Youtube está lleno de maravillosas horas de música e imágenes y entre ellas una cocina que exige nuevos ojos. Aquí dos recomendaciones que me llegan a través de dos sabios sibaritas, buscadores y amigos:

Western Spaghetti

Este video (filmado en stop motion) del artista neoyorkino Adam Pesapane, conocido por el apodo de PES, resultó ganador del Festival de Cine Sundance 2009, del Festival de Animación de Annecy, y en el TIme Magazine fue votado como segundo video del año.


Comer, beber, hombre, mujer

Una secuencia de la película de 1994 del director taiwanes Ang Lee, nominada al año siguiente a los Oscar como mejor Película extranjera.

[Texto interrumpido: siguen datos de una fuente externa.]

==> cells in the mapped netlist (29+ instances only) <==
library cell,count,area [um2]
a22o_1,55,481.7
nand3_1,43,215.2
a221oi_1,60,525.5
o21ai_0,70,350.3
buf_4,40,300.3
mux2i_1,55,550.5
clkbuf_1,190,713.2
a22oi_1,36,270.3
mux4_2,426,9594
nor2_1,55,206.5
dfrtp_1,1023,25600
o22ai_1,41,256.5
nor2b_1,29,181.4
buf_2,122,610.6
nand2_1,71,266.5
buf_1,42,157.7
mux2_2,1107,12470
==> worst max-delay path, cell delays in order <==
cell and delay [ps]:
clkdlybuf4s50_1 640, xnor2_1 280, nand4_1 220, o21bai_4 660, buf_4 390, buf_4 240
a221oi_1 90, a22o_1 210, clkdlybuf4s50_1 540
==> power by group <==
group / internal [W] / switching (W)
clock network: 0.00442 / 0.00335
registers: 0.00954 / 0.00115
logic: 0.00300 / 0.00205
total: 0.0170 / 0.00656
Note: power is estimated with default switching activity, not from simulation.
$ cat config.mk
export PLATFORM = sky130hd
export DESIGN_NAME = imem_loader
export DESIGN_NICKNAME = d
export VERILOG_FILES = /design/src/rtl/imem_loader_pkg.sv /design/src/rtl/imem_loader_byte_packer.sv /design/src/rtl/imem_loader.sv
export SDC_FILE = /design/constraint.sdc
export NUM_CORES = 1
export LEC_CHECK = 0
export CAP_MARGIN = 5
export CORE_MARGIN = 2
export CORE_UTILIZATION = 35
export CTS_CLUSTER_DIAMETER = 100
export CTS_CLUSTER_SIZE = 10
export DETAILED_ROUTE_END_ITERATION = 8
export DONT_BUFFER_PORTS = 1
export PLACE_DENSITY = 0.48
export REMOVE_ABC_BUFFERS = 1
export SLEW_MARGIN = 15
export SYNTH_ARGS = -nofsm -noshare
export SYNTH_HDL_FRONTEND = slang
export SYNTH_SLANG_ARGS = --single-unit
$ cat constraint.sdc
create_clock -name clk -period 4.4 [get_ports clk]
set_input_delay 0.88 -clock clk [delete_from_list [all_inputs] [get_ports clk]]
set_output_delay 0.88 -clock clk [all_outputs]
set_load 0.05 [all_outputs]
File: src/rtl/eth_types_pkg.sv
// Shared Ethernet/IPv4/UDP types and constants for the receive-side parser.
// Also provides the one's-complement add used by the header checksum accumulator.
package eth_types_pkg;

    typedef enum logic [2:0] {
        IDLE,
        ETH_HEADER,
        IP_HEADER,
        IP_OPTIONS,
        UDP_HEADER,
        PAYLOAD,
        PAD,
        DROP
    } udp_rx_state_e;

    localparam logic [15:0] ETHERTYPE_IPV4 = 16'h0800;
    localparam logic [7:0]  IP_PROTO_UDP   = 8'd17;
    localparam logic [7:0]  ETH_HDR_LEN    = 8'd14;
    localparam logic [7:0]  IP_HDR_MIN_LEN = 8'd20;
    localparam logic [7:0]  UDP_HDR_LEN    = 8'd8;

    // 16-bit one's-complement addition with the end-around carry folded back in.
    function automatic logic [15:0] csum_add(input logic [15:0] a, input logic [15:0] b);
        logic [16:0] s;
        s = {1'b0, a} + {1'b0, b};
        return s[15:0] + {15'd0, s[16]};
    endfunction

endpackage
File: config.mk
export PLATFORM = sky130hd
export DESIGN_NAME = byte_demux16
export DESIGN_NICKNAME = d
export VERILOG_FILES = /design/src/rtl/byte_demux16.sv
export SDC_FILE = /design/constraint.sdc
export NUM_CORES = 1
export LEC_CHECK = 0
export ABC_CLOCK_PERIOD_IN_PS = 2900
export CAP_MARGIN = 10
export CORE_MARGIN = 2
export CORE_UTILIZATION = 45
export DETAILED_ROUTE_END_ITERATION = 10
export GPL_TIMING_DRIVEN = 0
export PLACE_DENSITY = 0.8
export RECOVER_POWER = 100
export SLEW_MARGIN = 20
export SYNTH_ARGS = -nofsm -noshare
export SYNTH_HDL_FRONTEND = slang
export SYNTH_SLANG_ARGS = --single-unit
File: constraint.sdc
create_clock -name clk -period 2.9 [get_ports clk]
set_input_delay 0.29 -clock clk [delete_from_list [all_inputs] [get_ports clk]]
set_output_delay 0.29 -clock clk [all_outputs]
set_load 0.05 [all_outputs]
File: src/rtl/byte_demux16.sv
// byte_demux16: collects 16 bytes from an 8-bit AES datapath into a
// 128-bit state block and presents it with a valid/ready handshake.
// A two-state FSM (FILL / HOLD) owns the flow control; in HOLD the
// assembled block is frozen until the consumer takes it or clear flushes it.
// Optional feature: define DEMUX_BLKCNT_EN to add an 8-bit count of
// completed output handshakes on port blk_cnt.
module byte_demux16 #(
  parameter int LSB_FIRST = 1
) (
  input  logic         clk,
  input  logic         rst_n,
  input  logic         clear,
  input  logic [7:0]   in_byte,
  input  logic         in_valid,
  output logic         in_ready,
  output logic [127:0] out_block,
  output logic         out_valid,
  input  logic         out_ready,
  output logic [3:0]   byte_idx
`ifdef DEMUX_BLKCNT_EN
  ,
  output logic [7:0]   blk_cnt
`endif
);

  typedef enum logic {
    ST_FILL = 1'b0,
    ST_HOLD = 1'b1
  } state_t;

  state_t         r_state;
  state_t         w_state_next;
  logic [3:0]     r_byte_idx;
  logic [127:0]   r_out_block;
  logic           w_accept;
  logic           w_handshake;
  logic           w_last_byte;
  logic [6:0]     w_slot_lo;

  // Bit offset of the low bit of slot idx inside the 128-bit block.
  // LSB_FIRST places slot 0 at the bottom; otherwise slot 0 sits at the top
  // so the first byte received becomes the most significant byte.
  function automatic logic [6:0] slot_lo(input logic [3:0] idx);
    logic [6:0] lo;
    lo = {idx, 3'b000};
    if (LSB_FIRST != 0) begin
      slot_lo = lo;
    end else begin
      slot_lo = 7'd120 - lo;
    end
  endfunction

  assign w_slot_lo   = slot_lo(r_byte_idx);
  assign w_last_byte = (r_byte_idx == 4'd15);

  // Flow-control decode depends on state only, never on the inputs.
  assign in_ready  = (r_state == ST_FILL);
  assign out_valid = (r_state == ST_HOLD);
  assign out_block = r_out_block;
  assign byte_idx  = r_byte_idx;

  // Next-state and event decode; clear overrides both accept and handshake.
  always_comb begin
    w_state_next = r_state;
    w_accept     = 1'b0;
    w_handshake  = 1'b0;
    if (clear) begin
      w_state_next = ST_FILL;
    end else begin
      case (r_state)
        ST_FILL: begin
          if (in_valid) begin
            w_accept = 1'b1;
            if (w_last_byte) begin
              w_state_next = ST_HOLD;
            end
          end
        end
        ST_HOLD: begin
          if (out_ready) begin
            w_handshake  = 1'b1;
            w_state_next = ST_FILL;
          end
        end
        default: begin
          w_state_next = ST_FILL;
        end
      endcase
    end
  end

  // State register; reset drops any partial or complete block immediately.
  always_ff @(posedge clk or negedge rst_n) begin
    if (!rst_n) begin
      r_state <= ST_FILL;
    end else begin
      r_state <= w_state_next;
    end
  end

  // Slot pointer: rewinds on clear, advances on each accepted byte and
  // wraps from 15 to 0 as the block completes.
  always_ff @(posedge clk or negedge rst_n) begin
    if (!rst_n) begin
      r_byte_idx <= 4'd0;
    end else if (clear) begin
      r_byte_idx <= 4'd0;
    end else if (w_accept) begin
      r_byte_idx <= r_byte_idx + 4'd1;
    end
  end

  // Block storage: only the addressed slot is written; the other slots keep
  // whatever the previous block left there.
  always_ff @(posedge clk or negedge rst_n) begin
    if (!rst_n) begin
      r_out_block <= 128'h0;
    end else if (w_accept) begin
      r_out_block[w_slot_lo +: 8] <= in_byte;
    end
  end

`ifdef DEMUX_BLKCNT_EN
  logic [7:0] r_blk_cnt;

  assign blk_cnt = r_blk_cnt;

  // Completed-handshake counter; clear never counts as a delivery.
  always_ff @(posedge clk or negedge rst_n) begin
    if (!rst_n) begin
      r_blk_cnt <= 8'd0;
    end else if (w_handshake) begin
      r_blk_cnt <= r_blk_cnt + 8'd1;
    end
  end
`else
  logic w_unused_handshake;
  assign w_unused_handshake = w_handshake;
`endif

endmodule

==> impl_metrics.csv, run 1 <==
group,metric,value,unit
critical_path,critPathTopFamily,"compound AO/OA/AOI/OAI gates",
routing,via_count,4040,
die,chipHeight,113,µm
timing,final-setup-viol-count,0,
global_route,grt_max_degree,83,
critical_path,max_stage_delay,650,ps
final_layout,mostFrequentLayoutCells,"dlygate4sd3_1 (135), dfrtp_1 (133), o21ai_0 (79)",
placement,gp_congestion,0.824,
critical_path,worstSetupPathType,"reg -> reg",
critical_path,crit_buf_inv,2,
outcome,status,"finished, violations left",
final_layout,drive_above_1_share,17.7,%
critical_path,crit_fanout,10,
yosys,synth_top_family_by_area,"multiplexers",
die,core,0.0115,mm²
die,die_area,0.0128,mm²
final_layout,final_cells,753,
yosys,yosysSeqAreaShare,61.9,%
outcome,violations,"capacitance limit, slew limit",
yosys,synth_compound_area_share,9.24,%
final_layout,diodes,0,
clock_tree,clkTransAtPathRegs,60,ps
routing,routedWlPerCell,18.6,µm
final_layout,stdcell_area,0.00753,mm²
final_layout,nets,613,
yosys,synth_simple_gate_area_share,7.52,%
timing,fmax,383,MHz
critical_path,arrival,2910,ps
yosys,synth_seq_cells,133,
timing,setup_ws,288,ps
final_layout,final_common_cell,"dlygate4sd3_1",
final_layout,multi_input_area,0.00185,mm²
timing,tightest_slew,2010,ps
timing,skew,6.44,ps
flow_run,maxCapViolCount,1,
yosys,syn_area_per_cell,12.2,µm²
yosys,synthesis.nets,455,
routing,wl,14.0,mm
timing,finalMaxSlewViolations,82,
critical_path,crit_required,3200,ps
worst_hold_path,min_path_type,"in -> reg",
clock_tree,cts_sinks,133,
clock_tree,clockBufferDepth,2,
global_route,grt_util_met3,9.48,%
placement,place_area,0.00696,mm²
timing,maxSlewHeadroom,-33.8,%
critical_path,path_cells,"buf_2 -> inv_1 -> ha_1 -> and2b_1 -> and2_1 -> o2111ai_1 -> mux2_2",
global_route,grt_pass1_wl,22.3,mm
placement,pre_cts_ws,366,ps
timing,period_share,90.1,%
routing,route.detailed.drc,0,
clock_tree,cts_root_buffer,"clkbuf_16",
yosys,synth.area.mux_share,16.6,%
power,max-vdd-ir-drop,0.597,mV
global_route,antenna_found_initial,0,
global_route,met1_usage,28.1,%
timing,min_period,2610,ps
die,ios,147,
placement,port-buffer-count,137,
global_route,grtUsageMet2,37.8,%
routing,drtIter0Drc,289,
yosys,synthesis.area,0.00538,mm²
clock_tree,cts_made_buffers,17,
final_layout,regArea,0.00333,mm²
die,die_w,113,µm
routing,dr.pass1.iters,4,
yosys,yosys.cell_types.count,41,
final_layout,area_delta_synth_final,39.9,%
critical_path,start_kind,"flip-flop",
clock_tree,htree_levels,4,
timing,setup_tns,0,ps
clock_tree,cts_tree,"done",
die,initial_core_util,46.7,%
global_route,grt_overflow_total,0,
final_layout,fillers,913,
yosys,syn_inst,439,
die,rows,39,
critical_path,slowest_stage,"o2111ai_1",
timing,rsz0062_at_grt,"false",
timing,hold_violations,0,
power,p_per_area,651,mW/mm²
placement,hpwl,9.79,mm
yosys,synthAdderAreaFrac,0.698,%
clock_tree,clk_latency,420,ps
yosys,synth-xor-area-share,0.651,%
routing,drtAntennaViolNets,0,
critical_path,end_kind,"flip-flop",
final_layout,post-route-util,65.4,%
global_route,grtUsageTotal,23.0,%
global_route,top_usage_layer,"met2",
yosys,ys_warn_count,0,
placement,dp.cells,720,
global_route,grt_pass1_vias,4179,
power,p_leak,3.85,nW
routing,routed_via_density,5.37,
[cells in the mapped netlist (all sizes together)]
master     n  share of area [%]
a21boi     1               0.35
a21oi      4               0.37
a22o       1               0.16
a22oi      1               0.14
and2       2               0.23
and2b      1               0.16
and3       1               0.12
buf       17                1.5
clkbuf     7               0.49
dfrtp    133                 62
ha         3               0.70
inv       20                1.4
mux2      65                 14
mux2i     16                3.0
nand2     43                3.2
nand3      2               0.19
nand3b     1               0.14
nand4      3               0.47
nand4b     1               0.16
nor2      14                1.0
nor2b      3               0.35
nor3       2               0.19
nor3b      2               0.49
o2111ai    1               0.28
o211ai     1               0.14
o21ai     82                7.6
o2bb2ai    1               0.16
or2        6               0.70
or3        1               0.12
xnor2      3               0.49
xor2       1               0.16
[layout make-up]
type                    count  area share [%]
repair buffers            139            18.7
multi-input cells         262            24.5
clock buffers              21            6.12
flip-flops and latches    133            44.2
clock inverters            11            1.66
well taps                 143            2.38
inverters                  20           0.998
plain buffers              24            1.43
[layer usage]
layer	up-vias	share of wire, %
met2	160	50
met5	-	0
li1	1822	-
met4	0	1.1
met1	2042	41
met3	16	8.7
[flip-flops by register name (all words and copies together) (netlist names)]
name       count
out_block    128
byte_idx       4
out_valid      1
[worst paths after layout]
kind	end	slack, ps	cells after the start	from
setup / recovery	out_block[54]	290	7	byte_idx[0]
hold / removal	out_valid	60	2	clear
setup reg to reg	out_block[54]	290	7	byte_idx[0]
hold reg to reg	out_block[45]	480	2	out_block[45]
max in group asynchronous	out_block[47]	720	2	rst_n
min in group asynchronous	out_block[2]	990	2	rst_n
[power breakdown]
part	internal (mW)	leakage [nW]	switching, mW
Sequential	1.95	1.75	0.0477
Clock	1.31	0.272	0.801
Combinational	0.228	1.82	0.560
[kinds of logic (layout without fill, tap and decap cells)]
group / after synthesis / after routing
fa+ha+maj: 3 / 3
compound gates: 92 / 92
flops: 133 / 133
buf+inv: 44 / 215
simple gates: 82 / 82
xor+xnor: 4 / 4
mux: 81 / 81
[metrics by stage]
step / power [mW] / hold slack, ps
3_3_place_gp: 2.84 / 465
2_1_floorplan: 2.55 / -5.59
5_1_grt: 5.06 / 64.9
3_5_place_dp: 2.86 / 381
6_report: 4.90 / 59.9
4_1_cts: 4.97 / 51.0
[repair_timing]
| action | in CTS | in global routing |
|---|---|---|
| endpoints found under the hold margin | 81 | 0 |
| hold buffers | 1 | 0 |
| gates resized for setup | 0 | 0 |
| setup buffers | 0 | 0 |
Note: power is estimated with default switching activity, not from simulation.
==> run 2, diff against run 1 <==
--- a/config.mk
+++ b/config.mk
@@ -5,13 +5,12 @@
 export SDC_FILE = /design/constraint.sdc
 export NUM_CORES = 1
 export LEC_CHECK = 0
-export ABC_CLOCK_PERIOD_IN_PS = 2900
 export CAP_MARGIN = 10
 export CORE_MARGIN = 2
 export CORE_UTILIZATION = 45
 export DETAILED_ROUTE_END_ITERATION = 10
 export GPL_TIMING_DRIVEN = 0
-export PLACE_DENSITY = 0.8
+export PLACE_DENSITY = 0.87
 export RECOVER_POWER = 100
 export SLEW_MARGIN = 20
 export SYNTH_ARGS = -nofsm -noshare
==> run 2 against run 1 <==
Fmax down 0.56%. Final area up 0.81%. Die area unchanged. Critical endpoint is now out_block[73]. Cell count down 0.13%. The run still ends with capacitance limit, slew limit left. Largest power group unchanged. Total power up 3.8%. Non-clock buffer count unchanged.
==> impl_metrics.csv, run 2 (synthesized netlist as in run 1, its figures left out) <==
group,metric,value,unit
timing,skew,4.37,ps
final_layout,post-route-util,65.9,%
power,p_leak,3.89,nW
timing,finalMaxSlewViolations,75,
routing,routed_via_density,5.40,
timing,final-setup-viol-count,0,
clock_tree,htree_levels,4,
timing,setup_ws,274,ps
global_route,grt_overflow_total,0,
clock_tree,post_cts_buffers,0,
critical_path,start_kind,"flip-flop",
final_layout,diodes,0,
routing,dr.pass1.iters,4,
clock_tree,clkTransAtPathRegs,50,ps
timing,maxSlewHeadroom,-21.1,%
timing,fmax,381,MHz
routing,wl,14.2,mm
routing,drtIter0Drc,357,
worst_hold_path,holdPathStages,2,
placement,gp_congestion,0.960,
global_route,grt_pass1_wl,22.8,mm
power,max-vdd-ir-drop,0.564,mV
clock_tree,cts_tree,"done",
die,die_w,113,µm
power,p_per_area,670,mW/mm²
outcome,status,"finished, violations left",
routing,via_count,4060,
critical_path,reg2reg_to,"out_block[73]",
final_layout,drive_above_1_share,18.2,%
clock_tree,cts_made_buffers,17,
global_route,grtUsageTotal,23.4,%
global_route,antenna_found_initial,0,
clock_tree,cts_root_buffer,"clkbuf_16",
outcome,violations,"capacitance limit, slew limit",
die,rows,39,
timing,tightest_slew,1820,ps
final_layout,mostFrequentLayoutCells,"dlygate4sd3_1 (135), dfrtp_1 (133), o21ai_0 (74)",
power,finalPower,5.08,mW
critical_path,crit_required,3180,ps
critical_path,r2r_cells,9,
worst_hold_path,hp-start,"clear",
critical_path,crit_fanout,9,
placement,pre_cts_ws,380,ps
placement,port-buffer-count,137,
critical_path,arrival,2910,ps
die,ios,147,
final_layout,nets,613,
timing,rsz0062_at_grt,"false",
clock_tree,cts_hold_buf,1,
critical_path,end_kind,"flip-flop",
die,initial_core_util,46.7,%
clock_tree,clk_latency,410,ps
critical_path,ff2ff_setup_slack,270,ps
clock_tree,cts_sinks,133,
worst_hold_path,min_to,"out_valid",
timing,setup_tns,0,ps
timing,min_period,2630,ps
timing,period_share,90.6,%
worst_hold_path,min_path_type,"in -> reg",
placement,hpwl,10.0,mm
final_layout,area_delta_synth_final,41.1,%
critical_path,worstSetupPathType,"reg -> reg",
routing,routedWlPerCell,18.8,µm
die,die_area,0.0128,mm²
final_layout,final_common_cell,"dlygate4sd3_1",
global_route,grt_pass1_vias,4268,
clock_tree,cts-resized-gates,0,
critical_path,crit_start,"byte_idx[1]",
routing,route.detailed.drc,0,
routing,drtAntennaViolNets,0,
final_layout,largest_reg_flops,128,
timing,hold_violations,0,
die,chipHeight,113,µm
global_route,grt_max_degree,76,
critical_path,rr_startpoint,"byte_idx[1]",
clock_tree,clockBufferDepth,2,
die,core,0.0115,mm²
flow_run,maxCapViolCount,1,
run 2: routing by layer:
metal / wire (µm) / global-route usage, % / part of all wire [%] / vias to the layer above
met5: 0 / 0 / 0 / -
li1: - / - / - / 1829
met4: 306 / 8.29 / 2.2 / 0
met2: 6980 / 38.1 / 49 / 159
met1: 5740 / 28.8 / 40 / 2035
met3: 1150 / 8.84 / 8.1 / 37
run 2: per-stage QoR:
stage / cell area, µm² / hold slack [ps] / cells
2_1_floorplan: 5380 / -5.59 / 439
3_3_place_gp: 6930 / 464 / 719
3_5_place_dp: 6960 / 349 / 720
4_1_cts: 7610 / 60.1 / 752
5_1_grt: 7590 / 56.2 / 752
6_report: 7590 / 71.4 / 752
run 2: worst max-delay path: stages, from the launching register on:
cell and delay [ps]:
dfrtp_1 420, buf_2 190, inv_1 120, ha_1 260, or2_1 200, o21ai_1 110, a22oi_1 600, or2_0 190
clkbuf_1 270, o21ai_0 140
run 2: worst max-delay path by stage:
stage                          end  slack [ps]  depth (start not counted)
floorplan           out_block[112]         390                          7
global placement    out_block[104]       -3150                          1
detailed placement  out_block[113]         380                          7
CTS                  out_block[93]         310                          9
global route         out_block[73]          50                          9
finish               out_block[73]         270                          9
run 2: where the power goes:
group	switching (mW)	total (mW)	internal (mW)	leakage, nW
logic	0.566	0.794	0.228	1.82
registers	0.0469	2.00	1.95	1.75
clock network	0.748	2.29	1.54	0.318
total	1.36	5.08	3.72	3.89
run 2: area by class of cell:
class / count / area (µm²)
Clock inverter: 9 / 148
Inverter: 20 / 75.1
Multi-Input combinational cell: 262 / 1850
Fill cell: 843 / 3930
Clock buffer: 22 / 494
Tap cell: 143 / 179
Sequential cell: 133 / 3330
Buffer: 24 / 106
Timing Repair Buffer: 139 / 1400
--- config.mk ---
export PLATFORM = sky130hd
export DESIGN_NAME = mem_stage
export DESIGN_NICKNAME = d
export VERILOG_FILES = /design/src/rtl/core_pkg.sv /design/src/rtl/load_align.sv /design/src/rtl/mem_stage.sv
export SDC_FILE = /design/constraint.sdc
export NUM_CORES = 1
export LEC_CHECK = 0
export BUFFER_PORTS_ARGS = -buffer_cell sky130_fd_sc_hd__buf_2
export CORE_AREA = 2 2 112 114
export CTS_BUF_LIST = sky130_fd_sc_hd__clkbuf_8
export DETAILED_ROUTE_END_ITERATION = 8
export DIE_AREA = 0 0 114 116
export PLACE_DENSITY = 0.93
export SLEW_MARGIN = 15
export SYNTH_ARGS = -nofsm -noshare
export SYNTH_HDL_FRONTEND = slang
export SYNTH_HIERARCHICAL = 1
export SYNTH_SLANG_ARGS = --single-unit
--- constraint.sdc ---
create_clock -name clk -period 7.6 [get_ports clk]
set_input_delay 2.28 -clock clk [delete_from_list [all_inputs] [get_ports clk]]
set_output_delay 2.28 -clock clk [all_outputs]
set_load 0.02 [all_outputs]
$ cat src/rtl/he_feeder_pkg.sv
// Shared state, product-index types and operand mapping for the tile feeder.
// Build option: POLY_MUL_FEEDER_TIMEOUT_EN enables the drain watchdog in the top.
`ifndef DEGREE_N
`define DEGREE_N 8
`endif
`ifndef TILE_N
`define TILE_N 4
`endif
`ifndef BIT_WIDTH
`define BIT_WIDTH 16
`endif

package he_feeder_pkg;

  typedef enum logic [2:0] {
    IDLE,
    ISSUE,
    DRAIN,
    CLEAR,
    FINISH
  } feeder_state_t;

  typedef logic [1:0] prod_idx_t;

  // Bit p selects the ciphertext component used by product p:
  // a1*b1, a0*b1, a1*b0, a0*b0.
  localparam logic [3:0] A_IDX_MAP = 4'b0101;
  localparam logic [3:0] B_IDX_MAP = 4'b0011;

  function automatic logic a_sel(input prod_idx_t p);
    return A_IDX_MAP[p];
  endfunction

  function automatic logic b_sel(input prod_idx_t p);
    return B_IDX_MAP[p];
  endfunction

endpackage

lunes, 2 de agosto de 2010

¿Quién bebe aún Gran Vino Sansón?


Nacido en 1907, el Gran Vino SANSÓN
vive de NOSTALGIAS




Inmersos como estamos entre sommeliers, buenos vinos, críticos y estanterías repletas de caldos prometedores, hablar del Gran Vino Sansón es una vergüenza que solo escuda la nostalgia. ¿Quién bebe hoy ese vino dulce que en realidad es un vino aromatizado? Pues nadie que yo conozca.
De la memoria extraigo que fue la primera bebida alcohólica que muchos probamos; que nos obligaban a beberlo como remedio fortificante y con infinitas propiedades alimenticias. A mi, por ejemplo, me lo daban en una copa pequeña con una yema de huevo, cuando mi madre o yo nos cansábamos de la Malta con leche.
Y resulta que el Gran Vino Sansón existe aún en muchos países, que es producido por un grupo integrado por cinco bodegas españolas —de origen ya centenario—, Hijos de Antonio Barceló, en cuyo catálogo hay vinos premiados con altos puntajes, una gama reputada en el mercado internacional y hasta Denominación de Origen. Incluso se consigue en algunos mercados en Venezuela junto a los vinos de cocina y los bebedizos de poca monta.
Los fabricantes no nos engañan, explican que el Gran Vino Sansón “es un vino de base al que se adicionan mostos e infusiones de plantas aromatizadas, que le confieren sus excelentes características organolépticas. La composición y elaboración de estas infusiones responden a procesos y fórmulas transmitidas de generación en generación desde hace más de un siglo”.
En su análisis sensorial señalan que es de un color ámbar muy oscuro: “Potente y muy complejo mezclando tonos dulces (caramelo), especiados donde resalta el regaliz, el anís e incluso notas de té y de torrefacción”. Y de sabor: “Potente y generoso, muy consecuente con la nariz, el post gusto es muy persistente”.
La ficha técnica asegura que puede disfrutarse sólo, con hielo o como acompañante de otras bebidas y cócteles, así como aperitivo y vino de postre.

Me arriesgaría a un viaje proustiano, por qué no, incluso con la yema y el anhelo de ser grande y fuerte.